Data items

+ + +

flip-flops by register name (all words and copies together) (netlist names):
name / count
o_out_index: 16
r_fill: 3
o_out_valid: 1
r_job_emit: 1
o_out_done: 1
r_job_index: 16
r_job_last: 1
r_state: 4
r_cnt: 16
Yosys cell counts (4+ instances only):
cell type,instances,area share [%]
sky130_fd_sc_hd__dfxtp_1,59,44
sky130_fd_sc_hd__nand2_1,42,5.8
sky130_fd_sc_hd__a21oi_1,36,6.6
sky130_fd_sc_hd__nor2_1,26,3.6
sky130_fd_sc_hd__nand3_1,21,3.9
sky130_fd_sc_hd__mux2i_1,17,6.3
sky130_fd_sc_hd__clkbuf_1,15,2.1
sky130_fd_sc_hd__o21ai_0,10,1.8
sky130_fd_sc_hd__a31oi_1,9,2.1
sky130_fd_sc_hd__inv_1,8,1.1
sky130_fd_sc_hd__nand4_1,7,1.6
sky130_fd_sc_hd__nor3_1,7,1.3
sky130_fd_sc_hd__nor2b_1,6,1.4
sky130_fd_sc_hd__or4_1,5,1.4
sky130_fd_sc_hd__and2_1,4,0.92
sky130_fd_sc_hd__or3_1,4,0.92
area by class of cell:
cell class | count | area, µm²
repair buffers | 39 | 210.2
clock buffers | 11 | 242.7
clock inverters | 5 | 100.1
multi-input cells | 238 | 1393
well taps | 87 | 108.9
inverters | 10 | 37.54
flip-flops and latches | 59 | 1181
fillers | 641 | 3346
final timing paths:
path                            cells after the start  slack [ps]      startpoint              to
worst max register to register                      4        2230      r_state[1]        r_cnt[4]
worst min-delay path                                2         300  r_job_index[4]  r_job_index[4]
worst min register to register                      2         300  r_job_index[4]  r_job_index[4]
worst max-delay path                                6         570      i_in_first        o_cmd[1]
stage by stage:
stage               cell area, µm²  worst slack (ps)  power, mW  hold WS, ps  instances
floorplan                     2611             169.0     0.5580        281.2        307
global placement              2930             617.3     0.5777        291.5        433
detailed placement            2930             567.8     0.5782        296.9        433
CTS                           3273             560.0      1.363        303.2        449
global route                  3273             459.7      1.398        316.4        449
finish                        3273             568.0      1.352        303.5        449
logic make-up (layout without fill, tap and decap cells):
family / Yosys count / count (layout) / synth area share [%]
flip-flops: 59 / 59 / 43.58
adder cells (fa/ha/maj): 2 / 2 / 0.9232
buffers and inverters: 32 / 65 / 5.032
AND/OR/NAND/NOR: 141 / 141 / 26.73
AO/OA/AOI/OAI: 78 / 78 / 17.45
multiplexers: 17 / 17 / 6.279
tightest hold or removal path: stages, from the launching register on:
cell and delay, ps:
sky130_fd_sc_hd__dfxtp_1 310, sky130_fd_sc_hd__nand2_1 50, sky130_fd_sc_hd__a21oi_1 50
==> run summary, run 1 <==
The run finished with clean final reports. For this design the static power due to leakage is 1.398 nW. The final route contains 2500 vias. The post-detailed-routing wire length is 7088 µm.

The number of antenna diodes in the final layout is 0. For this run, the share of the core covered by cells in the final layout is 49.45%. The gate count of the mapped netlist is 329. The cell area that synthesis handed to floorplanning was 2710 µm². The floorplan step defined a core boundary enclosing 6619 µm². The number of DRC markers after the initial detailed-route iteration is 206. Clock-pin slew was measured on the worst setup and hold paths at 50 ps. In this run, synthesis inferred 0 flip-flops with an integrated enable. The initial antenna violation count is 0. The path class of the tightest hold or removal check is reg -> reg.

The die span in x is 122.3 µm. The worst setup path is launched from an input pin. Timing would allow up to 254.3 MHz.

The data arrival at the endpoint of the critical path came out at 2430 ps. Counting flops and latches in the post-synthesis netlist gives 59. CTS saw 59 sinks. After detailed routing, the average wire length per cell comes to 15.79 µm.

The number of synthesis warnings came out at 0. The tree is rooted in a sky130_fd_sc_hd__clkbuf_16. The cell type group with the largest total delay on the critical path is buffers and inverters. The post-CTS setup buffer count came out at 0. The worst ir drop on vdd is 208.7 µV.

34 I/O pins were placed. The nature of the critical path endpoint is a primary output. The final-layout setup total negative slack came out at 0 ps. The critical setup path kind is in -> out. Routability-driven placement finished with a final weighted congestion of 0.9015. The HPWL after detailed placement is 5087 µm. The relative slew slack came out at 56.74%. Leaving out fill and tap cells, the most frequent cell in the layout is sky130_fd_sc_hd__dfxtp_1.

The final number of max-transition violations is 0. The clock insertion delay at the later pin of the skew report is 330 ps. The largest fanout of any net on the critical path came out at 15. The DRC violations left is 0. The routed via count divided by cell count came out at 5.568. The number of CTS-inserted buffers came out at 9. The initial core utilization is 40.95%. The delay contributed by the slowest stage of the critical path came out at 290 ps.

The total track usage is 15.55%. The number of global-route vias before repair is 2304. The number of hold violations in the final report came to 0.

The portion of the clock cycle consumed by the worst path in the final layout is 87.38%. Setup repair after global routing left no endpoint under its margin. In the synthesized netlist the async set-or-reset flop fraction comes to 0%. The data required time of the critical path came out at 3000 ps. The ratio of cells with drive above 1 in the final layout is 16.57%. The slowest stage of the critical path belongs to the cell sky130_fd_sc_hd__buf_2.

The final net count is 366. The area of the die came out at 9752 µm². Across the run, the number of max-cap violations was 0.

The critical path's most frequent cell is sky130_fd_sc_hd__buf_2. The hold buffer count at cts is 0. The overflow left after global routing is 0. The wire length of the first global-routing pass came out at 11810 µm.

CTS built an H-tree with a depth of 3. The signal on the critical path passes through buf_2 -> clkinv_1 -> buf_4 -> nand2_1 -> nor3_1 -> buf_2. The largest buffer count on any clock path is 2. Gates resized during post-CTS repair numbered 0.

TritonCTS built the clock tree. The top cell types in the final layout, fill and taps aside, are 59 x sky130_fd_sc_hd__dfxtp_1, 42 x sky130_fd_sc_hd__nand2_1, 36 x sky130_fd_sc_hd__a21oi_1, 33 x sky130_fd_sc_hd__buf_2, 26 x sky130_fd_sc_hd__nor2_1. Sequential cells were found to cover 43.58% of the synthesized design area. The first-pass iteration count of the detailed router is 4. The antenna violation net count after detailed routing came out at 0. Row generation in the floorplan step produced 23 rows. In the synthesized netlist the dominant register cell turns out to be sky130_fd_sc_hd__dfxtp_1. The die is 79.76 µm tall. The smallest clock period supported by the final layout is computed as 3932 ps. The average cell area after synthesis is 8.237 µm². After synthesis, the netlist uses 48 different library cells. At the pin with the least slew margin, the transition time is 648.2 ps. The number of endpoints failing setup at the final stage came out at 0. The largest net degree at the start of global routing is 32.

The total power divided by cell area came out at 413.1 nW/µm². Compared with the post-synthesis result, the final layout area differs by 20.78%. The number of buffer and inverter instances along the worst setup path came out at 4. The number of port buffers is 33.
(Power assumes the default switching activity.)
--- src/rtl/biquad_lowpass_filter_bank_top_assert.svh ---
// ----------------------------------------------------------------------------
// Assertion macros for the biquad low-pass filter bank
// Concurrent checks clocked by clk, disabled while rst_n is low.
// ----------------------------------------------------------------------------
`ifndef BIQUAD_LOWPASS_FILTER_BANK_TOP_ASSERT_SVH
`define BIQUAD_LOWPASS_FILTER_BANK_TOP_ASSERT_SVH

`ifndef SYNTH

// ante in one cycle implies cons in the same cycle
`define BQLP_ASSERT_IMPLY(label, ante, cons, msg) \
  label: assert property (@(posedge clk) disable iff (!rst_n) (ante) |-> (cons)) \
    else $error(msg);

// ante in one cycle implies cons in the next cycle
`define BQLP_ASSERT_NEXT(label, ante, cons, msg) \
  label: assert property (@(posedge clk) disable iff (!rst_n) (ante) |=> (cons)) \
    else $error(msg);

// cond never holds
`define BQLP_ASSERT_NEVER(label, cond, msg) \
  label: assert property (@(posedge clk) disable iff (!rst_n) !(cond)) \
    else $error(msg);

`else

`define BQLP_ASSERT_IMPLY(label, ante, cons, msg)
`define BQLP_ASSERT_NEXT(label, ante, cons, msg)
`define BQLP_ASSERT_NEVER(label, cond, msg)

`endif

`endif

--- src/rtl/bqlp_pkg.sv ---
// ----------------------------------------------------------------------------
// bqlp_pkg
// Coefficient formats, register indexes and reset values of the filter bank.
// ----------------------------------------------------------------------------
`default_nettype none

package bqlp_pkg;

  localparam int COEF_BITS    = 27;
  localparam int COEF_FRAC    = 24;
  localparam int CFG_IDX_BITS = 3;

  typedef enum logic [CFG_IDX_BITS-1:0] {
    REG_GYRO_B0  = 3'd0,
    REG_GYRO_A1  = 3'd1,
    REG_GYRO_A2  = 3'd2,
    REG_ACCEL_B0 = 3'd3,
    REG_ACCEL_A1 = 3'd4,
    REG_ACCEL_A2 = 3'd5
  } cfg_reg_t;

  typedef struct packed {
    logic signed [COEF_BITS-1:0] b0;
    logic signed [COEF_BITS-1:0] a1;
    logic signed [COEF_BITS-1:0] a2;
  } coef_set_t;

  typedef struct packed {
    coef_set_t gyro;
    coef_set_t accel;
  } coef_bank_t;

  localparam coef_bank_t COEF_RST = '{
    gyro:  '{b0: 27'sd9030, a1: -27'sd32435400, a2: 27'sd15694353},
    accel: '{b0: 27'sd2295, a1: -27'sd32994797, a2: 27'sd16226733}
  };

endpackage

`default_nettype wire

--- src/rtl/bqlp_coef_regs.sv ---
// ----------------------------------------------------------------------------
// bqlp_coef_regs
// Coefficient register file for the gyro and accel sets, written by index.
// ----------------------------------------------------------------------------
`default_nettype none

module bqlp_coef_regs (
  input  wire logic                              clk,
  input  wire logic                              rst_n,
  input  wire logic                              cfg_valid,
  output logic                                   cfg_ready,
  input  wire logic [bqlp_pkg::CFG_IDX_BITS-1:0] cfg_index,
  input  wire logic [bqlp_pkg::COEF_BITS-1:0]    cfg_data,
  output bqlp_pkg::coef_bank_t                   coefs
);
  import bqlp_pkg::*;

  coef_bank_t coef_r;
  coef_bank_t coef_nxt;

  assign cfg_ready = 1'b1;
  assign coefs     = coef_r;

  always_comb begin
    coef_nxt = coef_r;
    if (cfg_valid) begin
      case (cfg_index)
        REG_GYRO_B0:  coef_nxt.gyro.b0  = cfg_data;
        REG_GYRO_A1:  coef_nxt.gyro.a1  = cfg_data;
        REG_GYRO_A2:  coef_nxt.gyro.a2  = cfg_data;
        REG_ACCEL_B0: coef_nxt.accel.b0 = cfg_data;
        REG_ACCEL_A1: coef_nxt.accel.a1 = cfg_data;
        REG_ACCEL_A2: coef_nxt.accel.a2 = cfg_data;
        default:      coef_nxt = coef_r;   // unmapped index: dropped
      endcase
    end
  end

  always_ff @(posedge clk) begin
    if (!rst_n) begin
      coef_r <= COEF_RST;
    end else begin
      coef_r <= coef_nxt;
    end
  end

endmodule

`default_nettype wire

--- config.mk ---
export PLATFORM = sky130hd
export DESIGN_NAME = bqlp_coef_regs
export DESIGN_NICKNAME = d
export VERILOG_FILES = /design/src/rtl/biquad_lowpass_filter_bank_top_assert.svh /design/src/rtl/bqlp_pkg.sv /design/src/rtl/bqlp_coef_regs.sv
export SDC_FILE = /design/constraint.sdc
export NUM_CORES = 1
export LEC_CHECK = 0
export BUFFER_PORTS_ARGS = -buffer_cell sky130_fd_sc_hd__buf_2
export CORE_ASPECT_RATIO = 0.5
export CORE_UTILIZATION = 45
export CTS_BUF_LIST = sky130_fd_sc_hd__clkbuf_4
export DETAILED_ROUTE_END_ITERATION = 12
export PLACE_DENSITY_LB_ADDON = 0.15
export SETUP_SLACK_MARGIN = 0.05
export SLEW_MARGIN = 20
export SYNTH_ARGS = -nofsm -noshare
export SYNTH_HDL_FRONTEND = slang
export SYNTH_SLANG_ARGS = --single-unit
--- constraint.sdc ---
create_clock -name clk -period 1.3 [get_ports clk]
set_clock_uncertainty 0.1 [all_clocks]
set_input_delay 0.26 -clock clk [delete_from_list [all_inputs] [get_ports clk]]
set_output_delay 0.26 -clock clk [all_outputs]
set_load 0.05 [all_outputs]
==> results by group <==
Place
  – Placer Congestion: 0.748
  – Worst slack, placed: -0.151 ns
  – DP HPWL: 11300 µm
  – Buffers on Ports: 194

Power and ir drop
  – Share of total power in sequential cells: 0.548
  – Sw power: 2910 µW
  – Worst vdd ir: 491 µV
  – Sw frac: 0.307
  – Static Leak: 0.00459 µW
  – Combinational group share of total power: 0.153
  – P_int: 6570 µW
  – Clock power frac: 0.299
  – Pwr dens: 944 nW/µm²

Final layout
  – Max FFs per register: 162
  – Final core occ: 0.739
  – Layout area overhead: 59.6%
  – Nets@finish: 879
  – Commonest non-fill, non-tap cells in the layout: mux2i_1, dfxtp_2, buf_8, nand2_1, nor2b_1
  – Fillers: 945
  – Layout cell share with drive strength beyond 1: 0.525
  – Register area: 3450 µm²
  – Area of the multi-input gates: 2770 µm²

Setup path
  – Worst setup EP type: output port
  – Worst setup SP type: flip-flop
  – Reg2reg start: coefs[55]
  – WS Path Type: flip-flop to output port
  – Required @ worst endpoint: 0.94 ns
  – Max incr delay on CP: 0.39 ns
  – Slowest-stage cell, CP: dfxtp_2
  – Critical R2R Capture: coefs[55]
  – Critical path's top delay family: flip-flops
  – CP Data Arrival Time: 1.09 ns
  – Worst Path Max Fanout: 2
  – CP bufs+invs: 1
  – Register-to-register setup slack: 0.38 ns
  – Critical Path, Cell by Cell: buf_8
  – R2R depth: 3

CTS
  – Clock buffer depth: 2
  – Clk Latency, worst-skew pair: 0.51 ns
  – Worst-path clk slew: 0.16 ns
  – CTS sink cnt: 162
  – H-tree depth: 4
  – Root buf cell: clkbuf_4
  – Cts bufs inserted: 17
  – CTS tree: built

STA
  – Crit path time final: 1.45 ns
  – Fin crit share: 1.11
  – Max-slew violation count: 0
  – Max Fclk: 692 MHz
  – Final Hold Vio Count: 0
  – Setup TNS: -18.15 ns
  – # setup viols final: 162
  – Worst setup margin: -0.145 ns
  – RSZ-0062 raised after global routing: yes

Logic synthesis
  – Mapped Nets: 624
  – Ys Warns: 0
  – Seq cells post-synth: 162
  – Yosys cell types: 16
  – Cells after Synth: 591
  – Mean post-synth cell area: 10.6 µm²
  – Seq/Total Area, Yosys: 0.516
  – Synthesized cell area: 6290 µm²

Global route
  – Vias in the first global route: 5247
  – Initial antenna violation count: 1
  – First-pass GRT wire length: 27700 µm
  – Tot GR Track Use: 0.249
  – Largest net degree at the start of global routing: 40
  – GR Overflow Total: 0

Worst hold path
  – Hold path start: rst_n
  – Worst hold path type: input port to flip-flop
  – Hold Path Sink: coefs[136]
  – Min-Delay Path Depth: 3

Die
  – Starting density of the core: 0.463
  – Ports: 196
  – Core Rows: 30
  – Height of the die: 85.6 µm
  – Core Footprint: 13600 µm²
  – Die width: 169 µm
  – Die footprint: 14500 µm²

Outcome
  – Failing checks: setup timing
  – Status: finished, violations left

Detailed routing
  – Vias per std cell: 4.78
  – DRC Markers: 0
  – DR iter-0 viols: 202
  – Drt first pass iters: 5
  – ANT nets after route: 0
  – Wire per inst: 17.3 µm
  – Final WL: 18300 µm
  – Via count: 5036

Flow run
  – Max-cap violations: 0
metal layers:
layer | up-vias | share of wire | track usage
met1 | 2419 | 0.42 | 0.284
li1 | 2453 | - | -
met5 | - | 0 | 0
met3 | 22 | 0.055 | 0.0715
met4 | 0 | 0.014 | 0.0893
met2 | 142 | 0.51 | 0.451
kinds of logic after synthesis:
kind of cell | after synthesis | synth area share
DFF | 162 | 0.516
and+or+nand+nor | 222 | 0.177
other | 1 | 0.000596
buffers and inverters | 44 | 0.0489
muxes | 162 | 0.258
how the worst max path moves through the flow:
stage | cells past startpoint | end | slack [ns] | from
final | 1 | coefs[79] | -0.15 | coefs[79]
after detailed placement | 4 | coefs[154] | -0.15 | cfg_index[1]
after global routing | 1 | coefs[60] | -0.22 | coefs[60]
after floorplan | 4 | coefs[159] | 0.1 | cfg_index[1]
after global placement | 4 | coefs[153] | -0.12 | cfg_index[1]
after CTS | 1 | coefs[11] | -0.19 | coefs[11]
per-stage QoR:
step                      power, µW  instances  instance area (µm²)  hold slack (ns)
after floorplan                6030        591                 6290            0.321
after global placement         6380        968                 7630            0.339
after detailed placement       6390        968                 7630            0.347
after CTS                      9480       1035                 9750          0.00543
after global routing           9850       1053                10000           0.0113
final                          9480       1053                10000           0.0484
area by class of cell:
type	count	area share
antenna	2	0.000498
clock buffer	18	0.0135
clock inverter	14	0.0122
multi-input combinational	385	0.275
sequential	162	0.343
tap	192	0.0239
timing repair buffer	280	0.332
power groups by stage:
stage	logic [µW]	registers, µW	clock network, µW
final	1450	5200	2840
after global routing	1520	5210	3120
after CTS	1400	5190	2890
after detailed placement	1150	5240	0
after global placement	1140	5240	0
after floorplan	408	5620	0
cell usage after synthesis:
| library cell | n | area, µm² |
|---|---|---|
| buf_4 | 7 | 52.6 |
| nor4b_2 | 1 | 15.0 |
| mux2i_1 | 162 | 1620 |
| buf_1 | 1 | 3.75 |
| and4bb_1 | 1 | 12.5 |
| nand4b_1 | 2 | 17.5 |
| nand4bb_1 | 3 | 33.8 |
| clkbuf_1 | 12 | 45.0 |
| buf_2 | 13 | 65.1 |
| conb_1 | 1 | 3.75 |
| buf_6 | 9 | 101 |
| buf_12 | 2 | 40.0 |
| nor2b_1 | 88 | 551 |
| nand2_1 | 126 | 473 |
| dfxtp_1 | 162 | 3240 |
| and4bb_2 | 1 | 12.5 |
repair_timing:
item	in CTS	in global routing
endpoints found under the hold margin	145	0
resized for setup	571	45
buffers inserted	8	16
endpoints found under the setup margin	162	162
hold buffers	27	0
Power figures use the tool's default switching activity.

+ + +

■ **Exercise**
An exact copy of the lines above, from the one containing "sky130_fd_sc_hd__mux2i_1,17,6.3" through the one containing "run summary, run", is the whole of the answer.

■ **Your solution**
sky130_fd_sc_hd__mux2i_1,17,6.3
sky130_fd_sc_hd__clkbuf_1,15,2.1
sky130_fd_sc_hd__o21ai_0,10,1.8
sky130_fd_sc_hd__a31oi_1,9,2.1
sky130_fd_sc_hd__inv_1,8,1.1
sky130_fd_sc_hd__nand4_1,7,1.6
sky130_fd_sc_hd__nor3_1,7,1.3
sky130_fd_sc_hd__nor2b_1,6,1.4
sky130_fd_sc_hd__or4_1,5,1.4
sky130_fd_sc_hd__and2_1,4,0.92
sky130_fd_sc_hd__or3_1,4,0.92
area by class of cell:
cell class | count | area, µm²
repair buffers | 39 | 210.2
clock buffers | 11 | 242.7
clock inverters | 5 | 100.1
multi-input cells | 238 | 1393
well taps | 87 | 108.9
inverters | 10 | 37.54
flip-flops and latches | 59 | 1181
fillers | 641 | 3346
final timing paths:
path                            cells after the start  slack [ps]      startpoint              to
worst max register to register                      4        2230      r_state[1]        r_cnt[4]
worst min-delay path                                2         300  r_job_index[4]  r_job_index[4]
worst min register to register                      2         300  r_job_index[4]  r_job_index[4]
worst max-delay path                                6         570      i_in_first        o_cmd[1]
stage by stage:
stage               cell area, µm²  worst slack (ps)  power, mW  hold WS, ps  instances
floorplan                     2611             169.0     0.5580        281.2        307
global placement              2930             617.3     0.5777        291.5        433
detailed placement            2930             567.8     0.5782        296.9        433
CTS                           3273             560.0      1.363        303.2        449
global route                  3273             459.7      1.398        316.4        449
finish                        3273             568.0      1.352        303.5        449
logic make-up (layout without fill, tap and decap cells):
family / Yosys count / count (layout) / synth area share [%]
flip-flops: 59 / 59 / 43.58
adder cells (fa/ha/maj): 2 / 2 / 0.9232
buffers and inverters: 32 / 65 / 5.032
AND/OR/NAND/NOR: 141 / 141 / 26.73
AO/OA/AOI/OAI: 78 / 78 / 17.45
multiplexers: 17 / 17 / 6.279
tightest hold or removal path: stages, from the launching register on:
cell and delay, ps:
sky130_fd_sc_hd__dfxtp_1 310, sky130_fd_sc_hd__nand2_1 50, sky130_fd_sc_hd__a21oi_1 50
==> run summary, run 1 <==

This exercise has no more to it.